▸ **DESCRIPTION OF THE TASK**:
Please reproduce, exactly and with nothing added, the line containing "buffers and inverters | 5 | 1050" and every line after it to the end of the records.

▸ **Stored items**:
━━━━━━━━━━
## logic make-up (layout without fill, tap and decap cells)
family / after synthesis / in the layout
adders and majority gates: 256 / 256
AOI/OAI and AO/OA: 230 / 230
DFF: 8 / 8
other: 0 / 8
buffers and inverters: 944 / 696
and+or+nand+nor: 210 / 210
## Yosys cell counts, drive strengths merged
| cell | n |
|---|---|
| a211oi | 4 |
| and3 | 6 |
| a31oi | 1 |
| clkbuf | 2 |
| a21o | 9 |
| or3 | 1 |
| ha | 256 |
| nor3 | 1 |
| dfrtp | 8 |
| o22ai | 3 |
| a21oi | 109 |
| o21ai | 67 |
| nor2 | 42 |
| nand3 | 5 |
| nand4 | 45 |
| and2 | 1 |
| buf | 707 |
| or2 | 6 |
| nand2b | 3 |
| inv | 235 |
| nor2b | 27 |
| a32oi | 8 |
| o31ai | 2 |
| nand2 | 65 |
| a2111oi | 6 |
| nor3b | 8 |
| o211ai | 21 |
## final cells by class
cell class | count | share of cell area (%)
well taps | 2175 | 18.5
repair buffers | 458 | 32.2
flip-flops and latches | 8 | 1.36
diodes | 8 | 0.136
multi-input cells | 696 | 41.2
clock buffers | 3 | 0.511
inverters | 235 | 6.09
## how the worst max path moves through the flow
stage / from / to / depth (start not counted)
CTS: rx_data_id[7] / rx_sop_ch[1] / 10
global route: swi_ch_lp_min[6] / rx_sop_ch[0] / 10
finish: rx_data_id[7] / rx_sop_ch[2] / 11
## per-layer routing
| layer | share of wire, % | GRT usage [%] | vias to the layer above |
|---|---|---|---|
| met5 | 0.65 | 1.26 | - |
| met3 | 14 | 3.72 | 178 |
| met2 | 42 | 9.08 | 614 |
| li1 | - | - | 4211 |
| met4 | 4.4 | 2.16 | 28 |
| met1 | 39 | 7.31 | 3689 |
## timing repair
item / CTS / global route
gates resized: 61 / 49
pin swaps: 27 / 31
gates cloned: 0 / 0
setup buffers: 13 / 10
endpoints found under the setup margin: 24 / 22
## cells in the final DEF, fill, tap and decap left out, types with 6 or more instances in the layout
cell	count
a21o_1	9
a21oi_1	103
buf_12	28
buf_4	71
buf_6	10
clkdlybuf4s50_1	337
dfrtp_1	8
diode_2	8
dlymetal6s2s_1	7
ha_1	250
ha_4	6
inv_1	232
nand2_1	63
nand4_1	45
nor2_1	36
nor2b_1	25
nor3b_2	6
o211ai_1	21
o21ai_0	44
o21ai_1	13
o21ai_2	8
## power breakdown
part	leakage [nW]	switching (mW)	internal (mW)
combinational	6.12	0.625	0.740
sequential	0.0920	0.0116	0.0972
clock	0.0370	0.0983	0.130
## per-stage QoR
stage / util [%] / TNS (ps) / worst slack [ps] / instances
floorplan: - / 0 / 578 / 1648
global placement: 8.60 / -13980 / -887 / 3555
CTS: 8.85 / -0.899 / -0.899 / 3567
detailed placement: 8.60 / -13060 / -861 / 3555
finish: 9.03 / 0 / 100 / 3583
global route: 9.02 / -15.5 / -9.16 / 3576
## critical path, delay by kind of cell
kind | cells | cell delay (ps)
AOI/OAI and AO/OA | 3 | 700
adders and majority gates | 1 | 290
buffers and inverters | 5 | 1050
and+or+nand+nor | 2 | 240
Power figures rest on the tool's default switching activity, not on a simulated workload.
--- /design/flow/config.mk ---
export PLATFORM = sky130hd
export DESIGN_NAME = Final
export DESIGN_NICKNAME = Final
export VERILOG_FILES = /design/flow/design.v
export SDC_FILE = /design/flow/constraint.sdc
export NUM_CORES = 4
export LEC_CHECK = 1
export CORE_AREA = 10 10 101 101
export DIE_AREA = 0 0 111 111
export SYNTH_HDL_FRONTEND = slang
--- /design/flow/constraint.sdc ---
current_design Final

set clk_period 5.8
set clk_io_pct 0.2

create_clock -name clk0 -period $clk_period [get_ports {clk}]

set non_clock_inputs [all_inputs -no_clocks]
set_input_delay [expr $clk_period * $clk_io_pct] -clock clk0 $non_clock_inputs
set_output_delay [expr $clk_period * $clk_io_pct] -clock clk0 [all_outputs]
━━━━━━━━━━
▸ **TASK RESPONSE**:
buffers and inverters | 5 | 1050
and+or+nand+nor | 2 | 240
Power figures rest on the tool's default switching activity, not on a simulated workload.
--- /design/flow/config.mk ---
export PLATFORM = sky130hd
export DESIGN_NAME = Final
export DESIGN_NICKNAME = Final
export VERILOG_FILES = /design/flow/design.v
export SDC_FILE = /design/flow/constraint.sdc
export NUM_CORES = 4
export LEC_CHECK = 1
export CORE_AREA = 10 10 101 101
export DIE_AREA = 0 0 111 111
export SYNTH_HDL_FRONTEND = slang
--- /design/flow/constraint.sdc ---
current_design Final

set clk_period 5.8
set clk_io_pct 0.2

create_clock -name clk0 -period $clk_period [get_ports {clk}]

set non_clock_inputs [all_inputs -no_clocks]
set_input_delay [expr $clk_period * $clk_io_pct] -clock clk0 $non_clock_inputs
set_output_delay [expr $clk_period * $clk_io_pct] -clock clk0 [all_outputs]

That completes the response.